→ **Task**
Repeat verbatim, and only, the lines of the data below, beginning at the line that contains "-- cell type" and stopping after the line that contains "export SYNTH_HDL_FRONTEND = slang".

→ **Supplied material**
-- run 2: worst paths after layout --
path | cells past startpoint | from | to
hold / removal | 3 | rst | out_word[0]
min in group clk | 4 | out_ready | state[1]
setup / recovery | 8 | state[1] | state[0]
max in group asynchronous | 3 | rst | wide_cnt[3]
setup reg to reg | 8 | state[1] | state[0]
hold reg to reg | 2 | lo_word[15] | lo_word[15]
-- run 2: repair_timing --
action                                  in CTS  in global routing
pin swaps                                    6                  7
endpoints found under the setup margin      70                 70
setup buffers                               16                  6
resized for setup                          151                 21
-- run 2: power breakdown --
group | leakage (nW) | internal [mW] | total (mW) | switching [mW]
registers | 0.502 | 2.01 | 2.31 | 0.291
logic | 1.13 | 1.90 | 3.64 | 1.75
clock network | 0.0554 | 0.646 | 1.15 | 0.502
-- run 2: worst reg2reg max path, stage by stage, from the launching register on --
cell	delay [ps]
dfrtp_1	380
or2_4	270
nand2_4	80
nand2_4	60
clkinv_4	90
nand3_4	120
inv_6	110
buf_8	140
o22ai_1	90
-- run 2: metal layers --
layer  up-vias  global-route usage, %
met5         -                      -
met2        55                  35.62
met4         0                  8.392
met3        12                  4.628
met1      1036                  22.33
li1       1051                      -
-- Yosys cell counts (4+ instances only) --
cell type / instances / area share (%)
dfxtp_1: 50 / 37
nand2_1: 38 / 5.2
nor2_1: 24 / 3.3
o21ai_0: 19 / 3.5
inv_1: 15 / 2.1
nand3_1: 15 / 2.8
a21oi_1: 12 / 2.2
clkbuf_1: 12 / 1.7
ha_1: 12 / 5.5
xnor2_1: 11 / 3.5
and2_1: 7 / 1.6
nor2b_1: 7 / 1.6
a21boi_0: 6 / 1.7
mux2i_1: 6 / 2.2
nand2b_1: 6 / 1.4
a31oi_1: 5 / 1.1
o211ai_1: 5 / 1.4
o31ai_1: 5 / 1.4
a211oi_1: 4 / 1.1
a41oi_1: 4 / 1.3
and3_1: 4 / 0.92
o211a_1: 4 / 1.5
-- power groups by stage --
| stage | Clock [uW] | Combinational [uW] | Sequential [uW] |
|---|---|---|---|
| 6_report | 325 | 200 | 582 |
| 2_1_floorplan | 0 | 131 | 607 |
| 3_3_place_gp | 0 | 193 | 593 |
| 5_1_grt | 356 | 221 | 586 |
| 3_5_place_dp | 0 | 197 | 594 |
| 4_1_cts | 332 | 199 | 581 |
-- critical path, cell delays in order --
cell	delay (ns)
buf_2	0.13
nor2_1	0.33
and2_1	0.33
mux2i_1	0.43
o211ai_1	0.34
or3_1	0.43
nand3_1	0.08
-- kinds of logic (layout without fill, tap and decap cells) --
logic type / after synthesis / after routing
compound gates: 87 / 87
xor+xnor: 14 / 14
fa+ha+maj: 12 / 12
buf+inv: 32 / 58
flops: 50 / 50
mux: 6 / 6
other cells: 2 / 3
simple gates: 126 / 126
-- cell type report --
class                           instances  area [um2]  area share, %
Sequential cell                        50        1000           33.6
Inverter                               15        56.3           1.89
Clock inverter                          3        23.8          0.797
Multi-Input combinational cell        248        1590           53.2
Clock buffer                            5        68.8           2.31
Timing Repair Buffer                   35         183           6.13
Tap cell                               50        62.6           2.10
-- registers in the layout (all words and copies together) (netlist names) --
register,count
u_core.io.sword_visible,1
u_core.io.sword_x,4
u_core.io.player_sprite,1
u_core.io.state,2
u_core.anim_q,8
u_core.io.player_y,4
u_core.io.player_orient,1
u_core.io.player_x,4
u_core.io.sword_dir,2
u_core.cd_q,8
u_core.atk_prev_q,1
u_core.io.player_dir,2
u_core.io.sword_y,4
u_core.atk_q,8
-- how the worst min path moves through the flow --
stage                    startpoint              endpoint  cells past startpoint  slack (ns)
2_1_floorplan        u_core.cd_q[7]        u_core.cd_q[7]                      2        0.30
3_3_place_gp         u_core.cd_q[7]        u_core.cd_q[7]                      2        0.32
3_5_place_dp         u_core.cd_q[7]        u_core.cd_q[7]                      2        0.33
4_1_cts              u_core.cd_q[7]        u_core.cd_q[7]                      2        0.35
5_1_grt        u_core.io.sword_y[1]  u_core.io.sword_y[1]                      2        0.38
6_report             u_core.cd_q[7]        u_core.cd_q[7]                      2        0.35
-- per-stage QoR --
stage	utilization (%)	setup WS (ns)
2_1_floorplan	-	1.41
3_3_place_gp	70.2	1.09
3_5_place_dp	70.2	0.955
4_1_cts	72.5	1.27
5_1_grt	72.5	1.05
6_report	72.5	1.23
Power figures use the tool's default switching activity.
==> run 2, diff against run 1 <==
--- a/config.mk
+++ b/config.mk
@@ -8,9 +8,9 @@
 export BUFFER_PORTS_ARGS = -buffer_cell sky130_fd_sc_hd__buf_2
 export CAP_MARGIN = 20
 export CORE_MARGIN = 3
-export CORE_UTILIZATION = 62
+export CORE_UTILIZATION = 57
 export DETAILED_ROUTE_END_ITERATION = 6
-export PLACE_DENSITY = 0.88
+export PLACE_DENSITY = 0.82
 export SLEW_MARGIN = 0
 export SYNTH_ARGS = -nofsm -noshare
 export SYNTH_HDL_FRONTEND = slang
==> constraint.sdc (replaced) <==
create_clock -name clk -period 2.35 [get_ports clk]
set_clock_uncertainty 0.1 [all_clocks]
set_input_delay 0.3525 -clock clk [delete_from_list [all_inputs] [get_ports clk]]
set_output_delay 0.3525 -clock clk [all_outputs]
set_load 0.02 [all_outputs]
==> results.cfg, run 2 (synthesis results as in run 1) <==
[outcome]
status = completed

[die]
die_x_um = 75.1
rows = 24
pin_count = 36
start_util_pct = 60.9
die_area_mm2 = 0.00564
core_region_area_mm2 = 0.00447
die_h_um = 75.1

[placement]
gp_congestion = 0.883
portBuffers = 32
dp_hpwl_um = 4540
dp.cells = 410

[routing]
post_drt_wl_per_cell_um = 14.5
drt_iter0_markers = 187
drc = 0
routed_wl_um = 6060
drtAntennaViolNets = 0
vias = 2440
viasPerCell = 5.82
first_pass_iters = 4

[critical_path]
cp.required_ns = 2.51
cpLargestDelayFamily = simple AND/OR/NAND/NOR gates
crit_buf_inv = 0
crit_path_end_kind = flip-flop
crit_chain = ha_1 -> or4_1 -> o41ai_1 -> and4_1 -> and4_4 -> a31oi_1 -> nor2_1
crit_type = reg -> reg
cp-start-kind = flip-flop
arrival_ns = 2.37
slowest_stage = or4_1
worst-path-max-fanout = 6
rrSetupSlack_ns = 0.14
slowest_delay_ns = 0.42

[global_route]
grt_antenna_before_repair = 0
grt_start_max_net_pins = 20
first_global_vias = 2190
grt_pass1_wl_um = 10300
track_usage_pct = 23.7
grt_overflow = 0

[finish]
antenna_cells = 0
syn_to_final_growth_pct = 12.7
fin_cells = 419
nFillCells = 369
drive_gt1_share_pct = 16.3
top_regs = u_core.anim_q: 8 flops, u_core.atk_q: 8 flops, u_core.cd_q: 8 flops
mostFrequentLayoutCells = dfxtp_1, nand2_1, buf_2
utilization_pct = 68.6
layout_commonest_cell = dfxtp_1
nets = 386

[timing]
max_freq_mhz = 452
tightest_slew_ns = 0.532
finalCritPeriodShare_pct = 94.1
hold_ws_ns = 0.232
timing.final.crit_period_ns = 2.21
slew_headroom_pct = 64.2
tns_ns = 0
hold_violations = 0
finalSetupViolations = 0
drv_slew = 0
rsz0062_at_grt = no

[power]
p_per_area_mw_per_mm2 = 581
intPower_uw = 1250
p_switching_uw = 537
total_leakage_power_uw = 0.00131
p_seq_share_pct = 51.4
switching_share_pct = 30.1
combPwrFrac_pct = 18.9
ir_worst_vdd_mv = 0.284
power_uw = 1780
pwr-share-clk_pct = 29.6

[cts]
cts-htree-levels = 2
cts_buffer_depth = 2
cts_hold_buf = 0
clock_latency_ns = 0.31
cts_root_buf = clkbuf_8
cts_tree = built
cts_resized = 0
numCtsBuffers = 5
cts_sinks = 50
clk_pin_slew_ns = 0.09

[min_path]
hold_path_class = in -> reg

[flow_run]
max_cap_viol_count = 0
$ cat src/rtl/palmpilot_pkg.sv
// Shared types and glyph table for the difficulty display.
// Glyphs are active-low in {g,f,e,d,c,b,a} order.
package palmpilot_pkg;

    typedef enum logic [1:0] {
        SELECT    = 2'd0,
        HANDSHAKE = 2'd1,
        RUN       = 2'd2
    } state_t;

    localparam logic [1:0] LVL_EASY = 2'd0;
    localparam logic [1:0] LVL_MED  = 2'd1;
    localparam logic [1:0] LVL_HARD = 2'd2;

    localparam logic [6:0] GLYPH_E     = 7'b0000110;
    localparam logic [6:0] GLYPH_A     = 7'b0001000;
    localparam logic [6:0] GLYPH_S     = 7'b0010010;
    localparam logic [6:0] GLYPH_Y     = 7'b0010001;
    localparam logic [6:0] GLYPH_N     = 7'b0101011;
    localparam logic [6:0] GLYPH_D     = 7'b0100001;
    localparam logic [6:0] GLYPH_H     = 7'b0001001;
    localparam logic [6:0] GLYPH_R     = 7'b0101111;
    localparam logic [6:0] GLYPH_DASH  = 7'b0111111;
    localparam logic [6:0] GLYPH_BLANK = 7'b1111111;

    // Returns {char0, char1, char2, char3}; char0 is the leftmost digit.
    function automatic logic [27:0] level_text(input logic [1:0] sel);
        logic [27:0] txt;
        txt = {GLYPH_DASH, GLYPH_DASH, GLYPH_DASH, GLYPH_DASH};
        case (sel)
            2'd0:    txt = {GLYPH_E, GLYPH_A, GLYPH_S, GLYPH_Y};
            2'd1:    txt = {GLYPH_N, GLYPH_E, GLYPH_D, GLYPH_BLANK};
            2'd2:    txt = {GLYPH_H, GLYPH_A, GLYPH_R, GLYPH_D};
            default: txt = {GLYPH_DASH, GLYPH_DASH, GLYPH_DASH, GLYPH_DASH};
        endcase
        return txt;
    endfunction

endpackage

→ **The answer**
-- cell type report --
class                           instances  area [um2]  area share, %
Sequential cell                        50        1000           33.6
Inverter                               15        56.3           1.89
Clock inverter                          3        23.8          0.797
Multi-Input combinational cell        248        1590           53.2
Clock buffer                            5        68.8           2.31
Timing Repair Buffer                   35         183           6.13
Tap cell                               50        62.6           2.10
-- registers in the layout (all words and copies together) (netlist names) --
register,count
u_core.io.sword_visible,1
u_core.io.sword_x,4
u_core.io.player_sprite,1
u_core.io.state,2
u_core.anim_q,8
u_core.io.player_y,4
u_core.io.player_orient,1
u_core.io.player_x,4
u_core.io.sword_dir,2
u_core.cd_q,8
u_core.atk_prev_q,1
u_core.io.player_dir,2
u_core.io.sword_y,4
u_core.atk_q,8
-- how the worst min path moves through the flow --
stage                    startpoint              endpoint  cells past startpoint  slack (ns)
2_1_floorplan        u_core.cd_q[7]        u_core.cd_q[7]                      2        0.30
3_3_place_gp         u_core.cd_q[7]        u_core.cd_q[7]                      2        0.32
3_5_place_dp         u_core.cd_q[7]        u_core.cd_q[7]                      2        0.33
4_1_cts              u_core.cd_q[7]        u_core.cd_q[7]                      2        0.35
5_1_grt        u_core.io.sword_y[1]  u_core.io.sword_y[1]                      2        0.38
6_report             u_core.cd_q[7]        u_core.cd_q[7]                      2        0.35
-- per-stage QoR --
stage	utilization (%)	setup WS (ns)
2_1_floorplan	-	1.41
3_3_place_gp	70.2	1.09
3_5_place_dp	70.2	0.955
4_1_cts	72.5	1.27
5_1_grt	72.5	1.05
6_report	72.5	1.23
Power figures use the tool's default switching activity.
==> run 2, diff against run 1 <==
--- a/config.mk
+++ b/config.mk
@@ -8,9 +8,9 @@
 export BUFFER_PORTS_ARGS = -buffer_cell sky130_fd_sc_hd__buf_2
 export CAP_MARGIN = 20
 export CORE_MARGIN = 3
-export CORE_UTILIZATION = 62
+export CORE_UTILIZATION = 57
 export DETAILED_ROUTE_END_ITERATION = 6
-export PLACE_DENSITY = 0.88
+export PLACE_DENSITY = 0.82
 export SLEW_MARGIN = 0
 export SYNTH_ARGS = -nofsm -noshare
 export SYNTH_HDL_FRONTEND = slang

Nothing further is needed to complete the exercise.